**WHAT NEEDS TO BE DONE**
Only the lines from the beginning of the data below through the line containing "export DESIGN_NICKNAME = d" belong in the response, each copied exactly.

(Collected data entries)
****
$ cat config.mk
export PLATFORM = sky130hd
export DESIGN_NAME = supply_to_demand_allocator
export DESIGN_NICKNAME = d
export VERILOG_FILES = /design/src/hdl/sda_pkg.sv /design/src/hdl/sda_cell.sv /design/src/hdl/sda_div.sv /design/src/hdl/supply_to_demand_allocator.sv
export SDC_FILE = /design/constraint.sdc
export NUM_CORES = 2
export LEC_CHECK = 0
export BUFFER_PORTS_ARGS = -buffer_cell sky130_fd_sc_hd__buf_2
export CAP_MARGIN = 20
export CORE_AREA = 2 2 499 501
export DETAILED_ROUTE_END_ITERATION = 7
export DIE_AREA = 0 0 501 503
export GPL_TIMING_DRIVEN = 0
export PLACE_DENSITY = 0.42
export SYNTH_ARGS = -nofsm -noshare
export SYNTH_HDL_FRONTEND = slang
export SYNTH_SLANG_ARGS = --single-unit
$ cat constraint.sdc
create_clock -name clk -period 15.8 [get_ports clk]
set_input_delay 1.58 -clock clk [delete_from_list [all_inputs] [get_ports clk]]
set_output_delay 1.58 -clock clk [all_outputs]
set_load 0.02 [all_outputs]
****
**THE COMPLETED TASK**
$ cat config.mk
export PLATFORM = sky130hd
export DESIGN_NAME = supply_to_demand_allocator
export DESIGN_NICKNAME = d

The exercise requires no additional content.